法院传票在他们从巴黎回来的第三天送达,像一个精心计算的定时炸弹。陈默起诉的理由不是"商业诽谤",而是"情感操控导致的商业损失"——指控林晚秋利用与周牧野的"不正当关系",窃取宏图商业机密,破坏公司声誉。

"不正当关系","周牧野看着这四个字,像看着一个未被定义的变量被强制赋值,"他要把我们的……"

"我们的什么?"林晚秋打断他,声音平静像在陈述天气,"我们的爱情?我们的合作?我们的100%对100%?"

她站在窗前,北京的天空灰蒙蒙的,像一个尚未渲染完成的界面。他们刚从巴黎回来,硬盘里的数据还没来得及交给许知微,就先收到了法律的反击。

"他要解构我们,"她说,"把我们变成利用与被利用,变成算计与背叛,变成他可以理解的叙事。"

"因为他无法理解?"

"因为他从未有过,"她转向他,在法院文件的白色背景中,"陈默的模型里,只有优化目标,没有显著偏差。他以为,给每个人标上价格,就能购买一切。"

周牧野打开笔记本,开始构建应诉模型:证据链、时间线、证人清单、舆情策略……他的手指在键盘上飞舞,像在编写一个不可能完成的任务。

"胜率,"他说,"23.7%。"

"这么低?"

"因为情感证据对他有利,"他说,像分析一个系统漏洞,"巴黎的机票,酒店的同住记录,铁塔的照片……在他的叙事里,这是预谋的亲密,不是真实的爱情。"

"那我们的叙事呢?"

"我们的叙事,"他停顿,像运行一个未训练的模型,"需要你来讲。我的算法可以优化证据呈现,但语言的选择,是你的领域。"

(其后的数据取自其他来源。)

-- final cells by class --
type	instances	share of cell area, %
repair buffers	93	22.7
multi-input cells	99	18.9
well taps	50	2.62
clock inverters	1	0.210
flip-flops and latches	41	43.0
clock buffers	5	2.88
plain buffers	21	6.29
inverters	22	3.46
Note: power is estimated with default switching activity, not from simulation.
File: src/rtl/sft_pkg.sv
package sft_pkg;
  // Defaults shared by the transmitter and its submodules
  localparam int SFT_WORD_W  = 32;
  localparam int SFT_CLK_DIV = 4;
  localparam int SFT_MAX_DLY = 2;
endpackage

File: src/rtl/sft_bitclk.sv
// Divides the system clock into a bit-clock tick strobe.
module sft_bitclk #(
  parameter int CLK_DIV = 4
) (
  input  logic clk,
  input  logic rst,
  output logic tick
);
  localparam int CNT_W = (CLK_DIV > 2) ? $clog2(CLK_DIV) : 1;

  logic [CNT_W-1:0] cnt_q;

  assign tick = (cnt_q == CNT_W'(CLK_DIV - 1));

  always_ff @(posedge clk) begin
    if (rst) begin
      cnt_q <= '0;
    end else if (tick) begin
      cnt_q <= '0;
    end else begin
      cnt_q <= cnt_q + 1'b1;
    end
  end
endmodule
<file path="src/rtl/itb_pkg.sv">
package itb_pkg;
    localparam int DATA_W   = 16;
    localparam int WIDE_W   = 32;
    localparam int ADDR_W   = 5;

    // management map
    localparam logic [ADDR_W-1:0] MA_CTRL  = 5'd20;
    localparam logic [ADDR_W-1:0] MA_RB_LO = 5'd21;
    localparam logic [ADDR_W-1:0] MA_RB_HI = 5'd22;
    localparam logic [ADDR_W-1:0] MA_WD_LO = 5'd23;
    localparam logic [ADDR_W-1:0] MA_WD_HI = 5'd24;

    // control word bit positions
    localparam int CB_RD_STB = 15;
    localparam int CB_WR_STB = 14;
    localparam int CB_TEN    = 10;

    typedef struct packed {
        logic              ten;
        logic [ADDR_W-1:0] rd_idx;
        logic [ADDR_W-1:0] wr_idx;
    } ctrl_t;

    // width of bank register idx: repeating 8/16/24/32
    function automatic int reg_width(input int idx);
        return 8 * ((idx % 4) + 1);
    endfunction
endpackage

</file>
<file path="src/rtl/itb_ctrl_regs.sv">
module itb_ctrl_regs
    import itb_pkg::*;
(
    input  logic              clk,
    input  logic              rst_n,
    input  logic [ADDR_W-1:0] mgmt_addr,
    input  logic              mgmt_we,
    input  logic [DATA_W-1:0] mgmt_wdata,
    output ctrl_t             ctrl,
    output logic [DATA_W-1:0] wd_lo,
    output logic [DATA_W-1:0] wd_hi,
    output logic              rd_fire,
    output logic              wr_fire,
    output logic [ADDR_W-1:0] rd_idx_now,
    output logic [ADDR_W-1:0] wr_idx_now
);
    typedef struct packed {
        ctrl_t             ctrl;
        logic [DATA_W-1:0] wlo;
        logic [DATA_W-1:0] whi;
    } state_t;

    state_t st_d, st_q;
    logic   ctrl_hit;

    always_comb begin
        st_d       = st_q;
        ctrl_hit   = mgmt_we && (mgmt_addr == MA_CTRL);
        rd_fire    = 1'b0;
        wr_fire    = 1'b0;
        rd_idx_now = mgmt_wdata[9:5];
        wr_idx_now = mgmt_wdata[4:0];
        if (ctrl_hit) begin
            st_d.ctrl.ten    = mgmt_wdata[CB_TEN];
            st_d.ctrl.rd_idx = mgmt_wdata[9:5];
            st_d.ctrl.wr_idx = mgmt_wdata[4:0];
            rd_fire          = mgmt_wdata[CB_RD_STB] && mgmt_wdata[CB_TEN];
            wr_fire          = mgmt_wdata[CB_WR_STB] && mgmt_wdata[CB_TEN];
        end
        if (mgmt_we && (mgmt_addr == MA_WD_LO)) st_d.wlo = mgmt_wdata;
        if (mgmt_we && (mgmt_addr == MA_WD_HI)) st_d.whi = mgmt_wdata;
    end

    always_ff @(posedge clk or negedge rst_n) begin
        if (!rst_n) st_q <= '0;
        else        st_q <= st_d;
    end

    assign ctrl  = st_q.ctrl;
    assign wd_lo = st_q.wlo;
    assign wd_hi = st_q.whi;
endmodule

</file>
<file path="src/rtl/itb_bank.sv">
module itb_bank
    import itb_pkg::*;
#(
    parameter int NUM_REGS = 32,
    parameter int NUM_USED = 24
) (
    input  logic              clk,
    input  logic              rst_n,
    input  logic              wr_en,
    input  logic [ADDR_W-1:0] wr_idx,
    input  logic [WIDE_W-1:0] wr_data,
    input  logic [ADDR_W-1:0] rd_idx,
    output logic [WIDE_W-1:0] rd_val
);
    // next-state view of every register, so a same-edge read sees the write
    logic [WIDE_W-1:0] nxt [NUM_REGS];

    for (genvar g = 0; g < NUM_REGS; g++) begin : g_slot
        if (g < NUM_USED) begin : g_reg
            localparam int W = (reg_width(g) > WIDE_W) ? WIDE_W : reg_width(g);
            logic [W-1:0] val_d, val_q;

            always_comb begin
                val_d = val_q;
                if (wr_en && (wr_idx == ADDR_W'(g))) val_d = wr_data[W-1:0];
            end

            always_ff @(posedge clk or negedge rst_n) begin
                if (!rst_n) val_q <= '0;
                else        val_q <= val_d;
            end

            assign nxt[g] = WIDE_W'(val_d);
        end else begin : g_none
            assign nxt[g] = '0;
        end
    end

    always_comb begin
        rd_val = '0;
        if (int'(rd_idx) < NUM_REGS) rd_val = nxt[rd_idx];
    end
endmodule

</file>
<file path="src/rtl/itb_readback.sv">
module itb_readback
    import itb_pkg::*;
(
    input  logic              clk,
    input  logic              rst_n,
    input  logic              rd_fire,
    input  logic [WIDE_W-1:0] rd_val,
    output logic [DATA_W-1:0] rb_lo,
    output logic [DATA_W-1:0] rb_hi
);
    typedef struct packed {
        logic [DATA_W-1:0] lo;
        logic [DATA_W-1:0] hi;
    } rb_t;

    rb_t rb_d, rb_q;

    always_comb begin
        rb_d = rb_q;
        if (rd_fire) begin
            rb_d.lo = rd_val[DATA_W-1:0];
            rb_d.hi = rd_val[WIDE_W-1:DATA_W];
        end
    end

    always_ff @(posedge clk or negedge rst_n) begin
        if (!rst_n) rb_q <= '0;
        else        rb_q <= rb_d;
    end

    assign rb_lo = rb_q.lo;
    assign rb_hi = rb_q.hi;
endmodule

</file>
<file path="src/rtl/indirect_test_bridge.sv">
module indirect_test_bridge
    import itb_pkg::*;
#(
    parameter int NUM_REGS = 32,
    parameter int NUM_USED = 24
) (
    input  logic        clk,
    input  logic        rst_n,
    input  logic [4:0]  mgmt_addr,
    input  logic        mgmt_we,
    input  logic [15:0] mgmt_wdata,
    output logic [15:0] mgmt_rdata
);
    ctrl_t             ctrl;
    logic [DATA_W-1:0] wd_lo, wd_hi, rb_lo, rb_hi;
    logic              rd_fire, wr_fire;
    logic [ADDR_W-1:0] rd_idx_now, wr_idx_now;
    logic [WIDE_W-1:0] rd_val;

    itb_ctrl_regs u_ctrl (
        .clk        (clk),
        .rst_n      (rst_n),
        .mgmt_addr  (mgmt_addr),
        .mgmt_we    (mgmt_we),
        .mgmt_wdata (mgmt_wdata),
        .ctrl       (ctrl),
        .wd_lo      (wd_lo),
        .wd_hi      (wd_hi),
        .rd_fire    (rd_fire),
        .wr_fire    (wr_fire),
        .rd_idx_now (rd_idx_now),
        .wr_idx_now (wr_idx_now)
    );

    itb_bank #(.NUM_REGS(NUM_REGS), .NUM_USED(NUM_USED)) u_bank (
        .clk     (clk),
        .rst_n   (rst_n),
        .wr_en   (wr_fire),
        .wr_idx  (wr_idx_now),
        .wr_data ({wd_hi, wd_lo}),
        .rd_idx  (rd_idx_now),
        .rd_val  (rd_val)
    );

    itb_readback u_rb (
        .clk     (clk),
        .rst_n   (rst_n),
        .rd_fire (rd_fire),
        .rd_val  (rd_val),
        .rb_lo   (rb_lo),
        .rb_hi   (rb_hi)
    );

    always_comb begin
        mgmt_rdata = '0;
        unique case (mgmt_addr)
            MA_CTRL:  mgmt_rdata = {5'b0, ctrl.ten, ctrl.rd_idx, ctrl.wr_idx};
            MA_RB_LO: mgmt_rdata = rb_lo;
            MA_RB_HI: mgmt_rdata = rb_hi;
            MA_WD_LO: mgmt_rdata = wd_lo;
            MA_WD_HI: mgmt_rdata = wd_hi;
            default:  mgmt_rdata = '0;
        endcase
    end
endmodule


</file>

林晚秋看着屏幕上的时间线——他们的第一次相遇,第一次对峙,第一次逃亡,第一次亲吻。在陈默的模型里,这些是策略性的步骤;在他们的模型里,这些是显著偏差的积累。

"我要讲失败,"她说,突然说,像提交一个未经测试的版本,"讲我父亲,讲我卖过的幻觉,讲我如何学会诚实——不是因为成功,是因为失败太多。"

"这会被攻击为不可靠证人。"

"这会被信任为真实的人,"她说,"陈默的法庭策略是完美受害者——他会在证人席上,穿最贵的西装,用最精准的语言,没有漏洞,所以没有真实。"

她转向他:"我要做有漏洞的人。我要在法庭上哭,要停顿,要看向你说不出话——因为这些,算法模拟不了。"

周牧野看着她。她的眼睛很亮,像第一次在医院走廊里,像巴黎的火警中,像每一个她选择诚实的时刻。但这种亮,在他的模型里,是高风险信号——情绪化决策,不可预测,可能导致系统崩溃。

也是唯一可能成功的信号。

"我需要更新我的模型,"他说,"加入一个新变量。"

"什么?"

"信任你的直觉,"他说,像承认一个系统漏洞,"即使它无法被量化。"

开庭那天,陈默的西装是深灰色的,像一个精心调参的神经网络——权威,但不威胁;专业,但不冷漠。他的证词像预训练的生成模型,流畅,精确,没有停顿。

"林晚秋女士,"他的律师问,"您是否承认,在与周牧野先生建立关系之前,就已经计划利用其技术背景?"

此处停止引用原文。